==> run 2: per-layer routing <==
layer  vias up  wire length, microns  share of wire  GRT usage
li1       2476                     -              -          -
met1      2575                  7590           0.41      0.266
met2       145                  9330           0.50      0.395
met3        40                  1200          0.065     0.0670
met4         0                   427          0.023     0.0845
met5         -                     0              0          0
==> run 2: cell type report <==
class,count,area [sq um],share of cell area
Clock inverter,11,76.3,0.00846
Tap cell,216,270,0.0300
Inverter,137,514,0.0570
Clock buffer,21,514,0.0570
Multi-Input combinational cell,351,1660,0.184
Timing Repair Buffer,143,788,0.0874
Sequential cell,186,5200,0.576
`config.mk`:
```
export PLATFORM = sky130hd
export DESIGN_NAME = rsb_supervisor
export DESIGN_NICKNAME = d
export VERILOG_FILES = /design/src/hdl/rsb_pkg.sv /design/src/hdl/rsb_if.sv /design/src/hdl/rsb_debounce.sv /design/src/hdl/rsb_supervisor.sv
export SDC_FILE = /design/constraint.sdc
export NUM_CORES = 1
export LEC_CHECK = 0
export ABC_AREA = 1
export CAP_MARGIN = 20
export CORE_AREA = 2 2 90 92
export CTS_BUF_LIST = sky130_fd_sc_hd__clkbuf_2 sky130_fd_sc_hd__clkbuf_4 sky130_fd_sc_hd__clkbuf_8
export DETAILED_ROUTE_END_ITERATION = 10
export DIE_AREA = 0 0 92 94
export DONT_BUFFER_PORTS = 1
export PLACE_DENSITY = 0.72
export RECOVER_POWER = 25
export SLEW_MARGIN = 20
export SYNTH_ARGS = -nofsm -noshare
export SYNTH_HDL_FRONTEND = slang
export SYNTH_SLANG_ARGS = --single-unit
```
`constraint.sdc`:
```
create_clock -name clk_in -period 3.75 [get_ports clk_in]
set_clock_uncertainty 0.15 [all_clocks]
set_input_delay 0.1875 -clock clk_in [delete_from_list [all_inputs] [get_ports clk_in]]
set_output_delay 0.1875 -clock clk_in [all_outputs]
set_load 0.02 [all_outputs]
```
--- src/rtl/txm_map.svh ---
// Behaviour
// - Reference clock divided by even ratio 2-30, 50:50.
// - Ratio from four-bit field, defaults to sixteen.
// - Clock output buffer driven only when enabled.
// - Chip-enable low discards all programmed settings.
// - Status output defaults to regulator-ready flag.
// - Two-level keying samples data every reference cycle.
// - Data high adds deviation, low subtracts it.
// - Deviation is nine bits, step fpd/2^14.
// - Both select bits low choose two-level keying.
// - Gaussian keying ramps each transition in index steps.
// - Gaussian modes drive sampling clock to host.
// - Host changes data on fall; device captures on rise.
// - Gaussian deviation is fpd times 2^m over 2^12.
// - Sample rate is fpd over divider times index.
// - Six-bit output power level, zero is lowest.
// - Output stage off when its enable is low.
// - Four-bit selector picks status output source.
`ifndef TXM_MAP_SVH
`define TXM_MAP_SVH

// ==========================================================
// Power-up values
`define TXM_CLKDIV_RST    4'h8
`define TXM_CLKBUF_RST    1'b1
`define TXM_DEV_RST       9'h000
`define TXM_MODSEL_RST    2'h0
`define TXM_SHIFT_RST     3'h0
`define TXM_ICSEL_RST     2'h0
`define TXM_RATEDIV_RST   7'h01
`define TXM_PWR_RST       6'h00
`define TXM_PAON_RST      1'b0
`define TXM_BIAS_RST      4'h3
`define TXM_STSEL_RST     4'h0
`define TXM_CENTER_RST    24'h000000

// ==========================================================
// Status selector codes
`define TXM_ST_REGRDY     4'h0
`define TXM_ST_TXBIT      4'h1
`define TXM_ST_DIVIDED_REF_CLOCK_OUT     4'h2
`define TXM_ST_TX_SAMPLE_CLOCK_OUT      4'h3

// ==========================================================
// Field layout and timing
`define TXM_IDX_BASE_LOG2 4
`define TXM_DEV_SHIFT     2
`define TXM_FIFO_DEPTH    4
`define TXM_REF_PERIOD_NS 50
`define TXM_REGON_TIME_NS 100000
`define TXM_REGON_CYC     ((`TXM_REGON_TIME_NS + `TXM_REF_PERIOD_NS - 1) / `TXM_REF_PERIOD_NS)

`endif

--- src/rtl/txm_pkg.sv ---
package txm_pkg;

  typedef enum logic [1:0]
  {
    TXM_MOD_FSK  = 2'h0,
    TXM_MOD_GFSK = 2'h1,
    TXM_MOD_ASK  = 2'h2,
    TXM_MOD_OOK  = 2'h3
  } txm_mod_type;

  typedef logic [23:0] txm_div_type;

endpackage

+===+

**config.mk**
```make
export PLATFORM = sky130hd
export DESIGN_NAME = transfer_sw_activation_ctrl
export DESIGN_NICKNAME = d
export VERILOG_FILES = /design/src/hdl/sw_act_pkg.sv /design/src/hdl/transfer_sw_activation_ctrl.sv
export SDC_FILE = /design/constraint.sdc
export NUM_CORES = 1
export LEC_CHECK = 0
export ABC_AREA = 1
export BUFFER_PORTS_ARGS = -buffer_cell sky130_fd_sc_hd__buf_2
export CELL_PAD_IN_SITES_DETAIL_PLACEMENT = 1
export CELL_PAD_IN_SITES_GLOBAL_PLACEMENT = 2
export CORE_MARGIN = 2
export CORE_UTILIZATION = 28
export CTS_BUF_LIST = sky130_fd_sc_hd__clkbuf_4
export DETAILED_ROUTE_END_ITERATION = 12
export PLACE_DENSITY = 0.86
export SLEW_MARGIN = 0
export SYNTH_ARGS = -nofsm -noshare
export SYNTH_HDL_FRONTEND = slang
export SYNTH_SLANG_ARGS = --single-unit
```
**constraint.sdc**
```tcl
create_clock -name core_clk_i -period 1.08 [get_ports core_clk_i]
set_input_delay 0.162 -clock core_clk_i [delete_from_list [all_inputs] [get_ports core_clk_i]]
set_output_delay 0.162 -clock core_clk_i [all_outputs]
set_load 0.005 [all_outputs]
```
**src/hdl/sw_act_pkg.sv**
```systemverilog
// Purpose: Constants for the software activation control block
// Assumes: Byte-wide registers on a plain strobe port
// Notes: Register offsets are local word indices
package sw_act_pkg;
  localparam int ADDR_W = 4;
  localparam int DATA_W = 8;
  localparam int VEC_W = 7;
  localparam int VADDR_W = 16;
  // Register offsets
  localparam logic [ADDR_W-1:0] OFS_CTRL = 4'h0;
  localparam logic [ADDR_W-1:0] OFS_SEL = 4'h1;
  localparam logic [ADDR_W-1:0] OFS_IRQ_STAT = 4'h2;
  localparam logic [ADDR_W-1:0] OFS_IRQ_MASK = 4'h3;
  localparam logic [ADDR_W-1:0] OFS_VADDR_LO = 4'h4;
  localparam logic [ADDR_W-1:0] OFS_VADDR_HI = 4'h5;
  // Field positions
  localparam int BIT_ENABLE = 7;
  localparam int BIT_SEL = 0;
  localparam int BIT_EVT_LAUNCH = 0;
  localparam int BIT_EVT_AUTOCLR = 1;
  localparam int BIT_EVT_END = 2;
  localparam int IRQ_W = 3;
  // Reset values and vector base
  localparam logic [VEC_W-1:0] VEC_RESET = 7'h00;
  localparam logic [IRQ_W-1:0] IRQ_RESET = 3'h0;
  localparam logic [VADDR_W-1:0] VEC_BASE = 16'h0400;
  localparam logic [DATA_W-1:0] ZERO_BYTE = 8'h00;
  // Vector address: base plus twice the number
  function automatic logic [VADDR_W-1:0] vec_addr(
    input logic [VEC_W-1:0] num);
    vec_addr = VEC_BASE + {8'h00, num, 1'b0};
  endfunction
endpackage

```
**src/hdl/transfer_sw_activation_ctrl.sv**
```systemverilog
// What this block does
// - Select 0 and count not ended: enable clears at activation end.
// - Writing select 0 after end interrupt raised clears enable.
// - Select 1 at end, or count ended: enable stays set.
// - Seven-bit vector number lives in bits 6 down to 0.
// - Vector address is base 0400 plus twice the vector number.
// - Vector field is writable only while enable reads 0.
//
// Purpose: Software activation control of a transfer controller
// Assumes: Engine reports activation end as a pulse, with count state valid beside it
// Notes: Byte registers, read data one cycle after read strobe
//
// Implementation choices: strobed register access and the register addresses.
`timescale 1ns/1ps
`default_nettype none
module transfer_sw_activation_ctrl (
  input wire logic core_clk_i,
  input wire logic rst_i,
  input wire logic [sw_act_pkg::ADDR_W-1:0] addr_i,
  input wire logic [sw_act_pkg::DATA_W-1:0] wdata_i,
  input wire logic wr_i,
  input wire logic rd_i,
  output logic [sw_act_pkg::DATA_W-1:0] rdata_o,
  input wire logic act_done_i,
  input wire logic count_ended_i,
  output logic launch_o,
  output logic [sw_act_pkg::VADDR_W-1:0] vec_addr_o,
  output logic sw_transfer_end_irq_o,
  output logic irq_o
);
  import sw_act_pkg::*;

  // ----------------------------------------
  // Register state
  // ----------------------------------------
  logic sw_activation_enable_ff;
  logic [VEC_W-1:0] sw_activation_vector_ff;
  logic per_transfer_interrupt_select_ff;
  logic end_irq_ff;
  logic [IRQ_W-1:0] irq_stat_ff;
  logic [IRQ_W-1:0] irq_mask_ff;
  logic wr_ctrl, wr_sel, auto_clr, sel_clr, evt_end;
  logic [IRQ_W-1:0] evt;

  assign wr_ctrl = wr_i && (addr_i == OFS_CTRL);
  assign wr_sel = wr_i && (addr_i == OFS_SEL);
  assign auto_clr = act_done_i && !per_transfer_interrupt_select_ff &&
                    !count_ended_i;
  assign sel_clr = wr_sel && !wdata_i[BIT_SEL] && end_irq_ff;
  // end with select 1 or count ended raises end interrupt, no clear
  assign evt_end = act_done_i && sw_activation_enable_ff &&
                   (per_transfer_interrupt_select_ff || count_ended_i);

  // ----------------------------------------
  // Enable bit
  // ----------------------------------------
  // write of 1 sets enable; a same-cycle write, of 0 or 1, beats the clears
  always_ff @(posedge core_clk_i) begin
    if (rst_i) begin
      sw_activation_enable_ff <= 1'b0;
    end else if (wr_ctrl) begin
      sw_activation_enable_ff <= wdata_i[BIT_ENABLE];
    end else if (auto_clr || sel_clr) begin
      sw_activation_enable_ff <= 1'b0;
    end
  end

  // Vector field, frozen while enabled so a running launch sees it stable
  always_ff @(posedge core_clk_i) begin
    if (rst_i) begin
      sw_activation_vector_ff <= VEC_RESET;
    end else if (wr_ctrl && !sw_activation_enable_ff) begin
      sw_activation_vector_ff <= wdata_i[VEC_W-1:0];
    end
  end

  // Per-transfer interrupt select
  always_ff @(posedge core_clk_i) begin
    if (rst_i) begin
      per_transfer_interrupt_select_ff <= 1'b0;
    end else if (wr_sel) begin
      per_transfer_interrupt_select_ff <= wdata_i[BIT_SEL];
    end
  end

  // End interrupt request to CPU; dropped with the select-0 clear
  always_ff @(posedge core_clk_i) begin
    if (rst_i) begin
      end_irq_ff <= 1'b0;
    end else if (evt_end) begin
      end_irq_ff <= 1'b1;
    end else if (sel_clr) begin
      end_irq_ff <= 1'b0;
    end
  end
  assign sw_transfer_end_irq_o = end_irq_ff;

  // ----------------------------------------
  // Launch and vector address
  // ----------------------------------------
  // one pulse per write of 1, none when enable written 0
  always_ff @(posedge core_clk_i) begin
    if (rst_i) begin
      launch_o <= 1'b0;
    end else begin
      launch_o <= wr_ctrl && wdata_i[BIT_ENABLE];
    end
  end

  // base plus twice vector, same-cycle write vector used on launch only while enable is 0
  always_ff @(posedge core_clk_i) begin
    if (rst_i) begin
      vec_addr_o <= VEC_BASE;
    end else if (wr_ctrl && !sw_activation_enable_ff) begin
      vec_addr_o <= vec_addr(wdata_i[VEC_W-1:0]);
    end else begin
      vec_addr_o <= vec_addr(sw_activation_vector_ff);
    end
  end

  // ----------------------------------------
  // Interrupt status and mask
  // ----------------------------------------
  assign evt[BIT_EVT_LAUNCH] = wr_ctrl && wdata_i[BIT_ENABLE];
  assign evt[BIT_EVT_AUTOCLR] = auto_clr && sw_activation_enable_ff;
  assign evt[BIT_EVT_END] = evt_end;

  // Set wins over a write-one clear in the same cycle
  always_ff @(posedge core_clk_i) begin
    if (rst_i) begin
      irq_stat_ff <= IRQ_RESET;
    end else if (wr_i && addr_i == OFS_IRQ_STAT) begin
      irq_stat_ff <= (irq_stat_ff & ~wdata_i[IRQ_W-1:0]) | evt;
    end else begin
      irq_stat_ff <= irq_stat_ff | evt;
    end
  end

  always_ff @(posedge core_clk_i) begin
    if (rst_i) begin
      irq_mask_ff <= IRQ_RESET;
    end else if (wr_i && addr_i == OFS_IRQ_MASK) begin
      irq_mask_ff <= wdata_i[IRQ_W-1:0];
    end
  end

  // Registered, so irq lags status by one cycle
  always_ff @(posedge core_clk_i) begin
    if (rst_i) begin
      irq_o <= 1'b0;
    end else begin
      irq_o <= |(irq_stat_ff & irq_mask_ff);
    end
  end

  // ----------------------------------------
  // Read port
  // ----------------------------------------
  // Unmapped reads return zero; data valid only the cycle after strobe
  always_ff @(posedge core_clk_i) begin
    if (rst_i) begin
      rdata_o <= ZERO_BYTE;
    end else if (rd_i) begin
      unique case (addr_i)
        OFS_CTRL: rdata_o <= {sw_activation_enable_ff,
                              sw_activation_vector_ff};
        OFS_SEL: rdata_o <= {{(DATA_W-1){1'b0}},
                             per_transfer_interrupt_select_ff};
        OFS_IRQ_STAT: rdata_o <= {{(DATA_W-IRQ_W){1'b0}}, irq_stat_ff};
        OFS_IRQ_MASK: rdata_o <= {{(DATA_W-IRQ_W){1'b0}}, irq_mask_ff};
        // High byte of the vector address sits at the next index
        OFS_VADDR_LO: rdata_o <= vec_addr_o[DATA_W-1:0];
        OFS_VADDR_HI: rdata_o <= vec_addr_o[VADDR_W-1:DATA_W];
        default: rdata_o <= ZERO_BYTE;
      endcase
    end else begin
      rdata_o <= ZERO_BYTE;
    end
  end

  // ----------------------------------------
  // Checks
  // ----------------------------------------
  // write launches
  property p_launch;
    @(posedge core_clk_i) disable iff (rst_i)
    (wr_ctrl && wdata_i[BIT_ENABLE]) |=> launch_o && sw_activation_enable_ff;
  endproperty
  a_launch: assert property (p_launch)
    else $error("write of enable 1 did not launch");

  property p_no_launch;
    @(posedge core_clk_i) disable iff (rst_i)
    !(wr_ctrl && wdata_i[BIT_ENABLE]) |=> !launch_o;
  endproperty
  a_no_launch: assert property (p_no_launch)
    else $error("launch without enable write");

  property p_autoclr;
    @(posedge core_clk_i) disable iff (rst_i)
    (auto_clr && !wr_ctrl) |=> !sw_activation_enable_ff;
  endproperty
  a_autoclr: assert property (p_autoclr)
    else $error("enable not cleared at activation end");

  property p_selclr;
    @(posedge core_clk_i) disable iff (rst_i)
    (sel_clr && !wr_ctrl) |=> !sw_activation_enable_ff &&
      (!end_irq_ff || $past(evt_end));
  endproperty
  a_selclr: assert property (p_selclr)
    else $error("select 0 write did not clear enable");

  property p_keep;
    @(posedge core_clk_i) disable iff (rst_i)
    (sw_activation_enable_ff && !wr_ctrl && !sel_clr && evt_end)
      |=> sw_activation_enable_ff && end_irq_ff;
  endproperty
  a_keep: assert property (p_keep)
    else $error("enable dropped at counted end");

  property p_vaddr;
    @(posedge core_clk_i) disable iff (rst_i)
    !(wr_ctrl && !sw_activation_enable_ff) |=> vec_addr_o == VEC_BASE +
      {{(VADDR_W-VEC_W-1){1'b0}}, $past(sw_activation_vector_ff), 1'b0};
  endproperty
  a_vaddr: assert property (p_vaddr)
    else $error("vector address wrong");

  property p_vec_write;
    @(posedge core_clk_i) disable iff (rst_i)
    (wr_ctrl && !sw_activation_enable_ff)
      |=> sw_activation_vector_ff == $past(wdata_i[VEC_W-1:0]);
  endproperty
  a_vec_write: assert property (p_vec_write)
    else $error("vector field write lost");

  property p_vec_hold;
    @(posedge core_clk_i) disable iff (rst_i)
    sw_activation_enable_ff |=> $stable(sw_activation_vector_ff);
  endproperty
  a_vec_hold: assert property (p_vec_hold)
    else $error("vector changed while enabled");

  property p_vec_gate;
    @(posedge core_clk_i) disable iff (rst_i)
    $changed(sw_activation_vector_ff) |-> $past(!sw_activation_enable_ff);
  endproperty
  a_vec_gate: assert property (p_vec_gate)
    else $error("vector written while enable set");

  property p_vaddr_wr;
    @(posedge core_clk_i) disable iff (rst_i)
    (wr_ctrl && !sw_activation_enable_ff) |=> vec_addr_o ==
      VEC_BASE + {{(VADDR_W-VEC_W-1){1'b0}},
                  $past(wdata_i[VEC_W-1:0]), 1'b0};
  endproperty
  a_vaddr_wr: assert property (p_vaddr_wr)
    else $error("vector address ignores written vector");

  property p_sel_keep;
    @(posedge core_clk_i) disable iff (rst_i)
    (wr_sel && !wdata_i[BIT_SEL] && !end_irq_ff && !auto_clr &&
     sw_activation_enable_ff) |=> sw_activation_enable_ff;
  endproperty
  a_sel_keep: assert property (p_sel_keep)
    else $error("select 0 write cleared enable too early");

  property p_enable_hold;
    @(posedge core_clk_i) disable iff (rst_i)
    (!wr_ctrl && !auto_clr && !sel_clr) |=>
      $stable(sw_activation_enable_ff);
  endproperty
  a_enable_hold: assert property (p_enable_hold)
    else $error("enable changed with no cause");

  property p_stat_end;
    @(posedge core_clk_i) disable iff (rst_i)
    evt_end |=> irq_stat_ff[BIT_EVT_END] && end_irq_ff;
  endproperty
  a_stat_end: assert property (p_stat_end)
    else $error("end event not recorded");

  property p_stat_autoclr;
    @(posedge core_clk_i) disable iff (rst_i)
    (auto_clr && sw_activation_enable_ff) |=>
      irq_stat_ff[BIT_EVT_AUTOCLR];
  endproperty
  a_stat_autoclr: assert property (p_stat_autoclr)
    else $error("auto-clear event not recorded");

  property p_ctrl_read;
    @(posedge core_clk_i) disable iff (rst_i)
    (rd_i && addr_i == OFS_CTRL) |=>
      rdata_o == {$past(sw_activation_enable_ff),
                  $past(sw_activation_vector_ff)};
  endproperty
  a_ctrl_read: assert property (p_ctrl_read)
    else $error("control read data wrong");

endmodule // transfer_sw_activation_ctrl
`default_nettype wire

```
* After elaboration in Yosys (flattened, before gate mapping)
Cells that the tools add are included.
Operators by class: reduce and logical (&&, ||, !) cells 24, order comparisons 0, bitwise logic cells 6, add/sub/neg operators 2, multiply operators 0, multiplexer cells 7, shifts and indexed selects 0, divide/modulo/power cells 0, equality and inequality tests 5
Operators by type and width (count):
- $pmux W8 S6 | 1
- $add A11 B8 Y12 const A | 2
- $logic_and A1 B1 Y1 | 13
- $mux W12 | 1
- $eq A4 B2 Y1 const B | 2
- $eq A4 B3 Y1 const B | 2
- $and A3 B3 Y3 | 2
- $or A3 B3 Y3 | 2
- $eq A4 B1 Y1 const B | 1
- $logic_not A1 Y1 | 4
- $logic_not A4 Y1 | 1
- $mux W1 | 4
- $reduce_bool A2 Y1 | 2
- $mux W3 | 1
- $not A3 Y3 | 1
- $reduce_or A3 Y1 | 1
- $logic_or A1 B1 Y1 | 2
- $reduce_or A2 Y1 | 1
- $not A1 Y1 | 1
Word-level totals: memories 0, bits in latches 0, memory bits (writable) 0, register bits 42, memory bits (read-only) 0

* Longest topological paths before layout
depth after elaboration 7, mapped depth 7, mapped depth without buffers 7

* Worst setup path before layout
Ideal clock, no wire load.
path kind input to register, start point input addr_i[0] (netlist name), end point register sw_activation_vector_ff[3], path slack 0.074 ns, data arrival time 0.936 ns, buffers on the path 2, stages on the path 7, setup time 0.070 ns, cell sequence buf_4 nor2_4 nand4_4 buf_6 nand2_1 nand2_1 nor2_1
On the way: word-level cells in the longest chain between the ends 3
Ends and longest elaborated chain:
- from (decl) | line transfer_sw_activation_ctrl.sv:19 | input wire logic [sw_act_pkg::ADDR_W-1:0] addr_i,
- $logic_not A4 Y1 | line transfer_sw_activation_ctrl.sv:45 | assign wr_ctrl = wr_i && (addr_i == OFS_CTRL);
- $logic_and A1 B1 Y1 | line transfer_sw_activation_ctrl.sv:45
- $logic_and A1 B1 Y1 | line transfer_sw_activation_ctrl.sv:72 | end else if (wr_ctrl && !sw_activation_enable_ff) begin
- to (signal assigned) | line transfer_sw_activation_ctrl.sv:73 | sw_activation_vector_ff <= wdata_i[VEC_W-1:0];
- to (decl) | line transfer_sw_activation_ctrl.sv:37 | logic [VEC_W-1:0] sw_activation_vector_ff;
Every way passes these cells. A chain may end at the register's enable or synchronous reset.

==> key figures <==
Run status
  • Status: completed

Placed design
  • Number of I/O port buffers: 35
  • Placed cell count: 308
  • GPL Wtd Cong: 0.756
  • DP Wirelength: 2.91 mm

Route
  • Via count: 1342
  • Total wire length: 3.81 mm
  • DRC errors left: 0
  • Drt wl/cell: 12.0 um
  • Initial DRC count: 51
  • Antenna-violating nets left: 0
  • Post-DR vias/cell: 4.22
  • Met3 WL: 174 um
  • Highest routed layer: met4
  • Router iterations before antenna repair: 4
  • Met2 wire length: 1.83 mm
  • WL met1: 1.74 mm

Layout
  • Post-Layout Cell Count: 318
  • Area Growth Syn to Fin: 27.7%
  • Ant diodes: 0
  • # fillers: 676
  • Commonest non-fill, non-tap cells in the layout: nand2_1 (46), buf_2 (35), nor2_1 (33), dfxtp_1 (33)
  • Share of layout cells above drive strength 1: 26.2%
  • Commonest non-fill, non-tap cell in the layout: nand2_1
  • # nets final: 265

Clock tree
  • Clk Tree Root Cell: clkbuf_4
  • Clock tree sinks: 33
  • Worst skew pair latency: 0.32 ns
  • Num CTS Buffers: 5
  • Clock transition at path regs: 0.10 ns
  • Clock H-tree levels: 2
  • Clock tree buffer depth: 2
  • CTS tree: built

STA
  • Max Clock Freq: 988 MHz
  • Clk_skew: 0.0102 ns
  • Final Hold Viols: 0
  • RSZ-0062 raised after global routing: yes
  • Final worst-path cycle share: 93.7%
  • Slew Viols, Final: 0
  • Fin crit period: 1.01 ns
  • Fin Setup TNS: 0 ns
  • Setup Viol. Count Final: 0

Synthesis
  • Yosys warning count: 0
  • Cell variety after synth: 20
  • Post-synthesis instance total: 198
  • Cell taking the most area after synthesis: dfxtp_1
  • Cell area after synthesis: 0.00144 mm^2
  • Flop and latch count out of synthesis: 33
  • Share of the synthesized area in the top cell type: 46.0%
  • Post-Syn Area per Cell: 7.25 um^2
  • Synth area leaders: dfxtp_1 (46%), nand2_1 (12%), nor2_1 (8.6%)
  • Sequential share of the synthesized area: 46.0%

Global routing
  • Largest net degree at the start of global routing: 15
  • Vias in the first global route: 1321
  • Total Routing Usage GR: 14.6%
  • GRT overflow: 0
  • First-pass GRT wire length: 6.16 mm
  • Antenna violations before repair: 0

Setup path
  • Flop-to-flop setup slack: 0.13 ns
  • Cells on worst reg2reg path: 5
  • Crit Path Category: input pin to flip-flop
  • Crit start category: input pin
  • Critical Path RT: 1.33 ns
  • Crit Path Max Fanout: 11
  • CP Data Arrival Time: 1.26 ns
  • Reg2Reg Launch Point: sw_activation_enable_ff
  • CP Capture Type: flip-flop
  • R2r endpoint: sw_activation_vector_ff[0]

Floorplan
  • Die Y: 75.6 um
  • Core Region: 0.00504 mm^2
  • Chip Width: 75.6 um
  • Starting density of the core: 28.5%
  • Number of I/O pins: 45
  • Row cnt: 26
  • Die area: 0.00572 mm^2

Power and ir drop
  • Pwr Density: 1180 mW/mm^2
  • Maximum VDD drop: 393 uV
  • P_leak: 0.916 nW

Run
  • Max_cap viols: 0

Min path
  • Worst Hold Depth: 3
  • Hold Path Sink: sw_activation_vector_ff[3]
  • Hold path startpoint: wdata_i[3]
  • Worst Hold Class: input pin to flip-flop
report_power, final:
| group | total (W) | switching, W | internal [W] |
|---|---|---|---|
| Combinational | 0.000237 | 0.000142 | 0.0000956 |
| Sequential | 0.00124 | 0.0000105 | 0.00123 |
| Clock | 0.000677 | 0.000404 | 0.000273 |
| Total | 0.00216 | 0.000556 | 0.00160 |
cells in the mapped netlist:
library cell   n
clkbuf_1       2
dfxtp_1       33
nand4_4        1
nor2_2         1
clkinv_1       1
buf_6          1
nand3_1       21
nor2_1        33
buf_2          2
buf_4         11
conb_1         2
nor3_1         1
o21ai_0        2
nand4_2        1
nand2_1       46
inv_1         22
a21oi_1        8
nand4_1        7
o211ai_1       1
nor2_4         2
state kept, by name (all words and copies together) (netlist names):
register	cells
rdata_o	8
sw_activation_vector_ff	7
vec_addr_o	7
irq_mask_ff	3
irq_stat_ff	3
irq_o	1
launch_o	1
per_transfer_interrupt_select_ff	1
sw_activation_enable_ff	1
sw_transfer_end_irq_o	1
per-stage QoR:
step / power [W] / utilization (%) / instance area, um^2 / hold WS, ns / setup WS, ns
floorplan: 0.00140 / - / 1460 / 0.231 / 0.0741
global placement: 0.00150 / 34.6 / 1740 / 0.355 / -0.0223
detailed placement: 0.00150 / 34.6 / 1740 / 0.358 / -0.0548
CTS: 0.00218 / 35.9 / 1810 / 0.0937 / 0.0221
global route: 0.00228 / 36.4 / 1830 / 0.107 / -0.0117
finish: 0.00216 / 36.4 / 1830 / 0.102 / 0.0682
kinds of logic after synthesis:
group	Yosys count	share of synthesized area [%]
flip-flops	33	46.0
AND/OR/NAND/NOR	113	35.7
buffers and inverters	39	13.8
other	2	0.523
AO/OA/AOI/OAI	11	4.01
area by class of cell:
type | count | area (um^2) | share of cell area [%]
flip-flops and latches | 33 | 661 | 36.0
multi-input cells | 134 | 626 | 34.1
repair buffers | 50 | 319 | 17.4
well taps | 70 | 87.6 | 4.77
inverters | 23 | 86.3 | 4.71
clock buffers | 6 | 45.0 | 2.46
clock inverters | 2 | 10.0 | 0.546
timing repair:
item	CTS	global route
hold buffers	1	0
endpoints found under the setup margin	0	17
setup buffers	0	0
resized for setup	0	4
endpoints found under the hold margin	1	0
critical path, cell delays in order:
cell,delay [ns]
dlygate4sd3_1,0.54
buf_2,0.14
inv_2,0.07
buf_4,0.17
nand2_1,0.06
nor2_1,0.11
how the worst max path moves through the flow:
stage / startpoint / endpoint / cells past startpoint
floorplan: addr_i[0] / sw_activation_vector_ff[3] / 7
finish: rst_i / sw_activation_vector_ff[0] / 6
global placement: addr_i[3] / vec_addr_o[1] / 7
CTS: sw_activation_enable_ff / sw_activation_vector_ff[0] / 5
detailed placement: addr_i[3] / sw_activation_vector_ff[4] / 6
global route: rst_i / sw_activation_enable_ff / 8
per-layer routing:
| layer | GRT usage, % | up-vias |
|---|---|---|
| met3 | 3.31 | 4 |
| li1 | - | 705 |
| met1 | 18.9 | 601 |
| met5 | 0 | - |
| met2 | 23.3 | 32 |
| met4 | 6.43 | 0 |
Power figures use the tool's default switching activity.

+===+

- [What you will do]
Find the line with "run 2: cell" in the entries above. Retype it and each line after it, exactly, through the line with "Timing Repair Buffer,143,788,0.0874", and stop there.

- [Answer for this exercise]
==> run 2: cell type report <==
class,count,area [sq um],share of cell area
Clock inverter,11,76.3,0.00846
Tap cell,216,270,0.0300
Inverter,137,514,0.0570
Clock buffer,21,514,0.0570
Multi-Input combinational cell,351,1660,0.184
Timing Repair Buffer,143,788,0.0874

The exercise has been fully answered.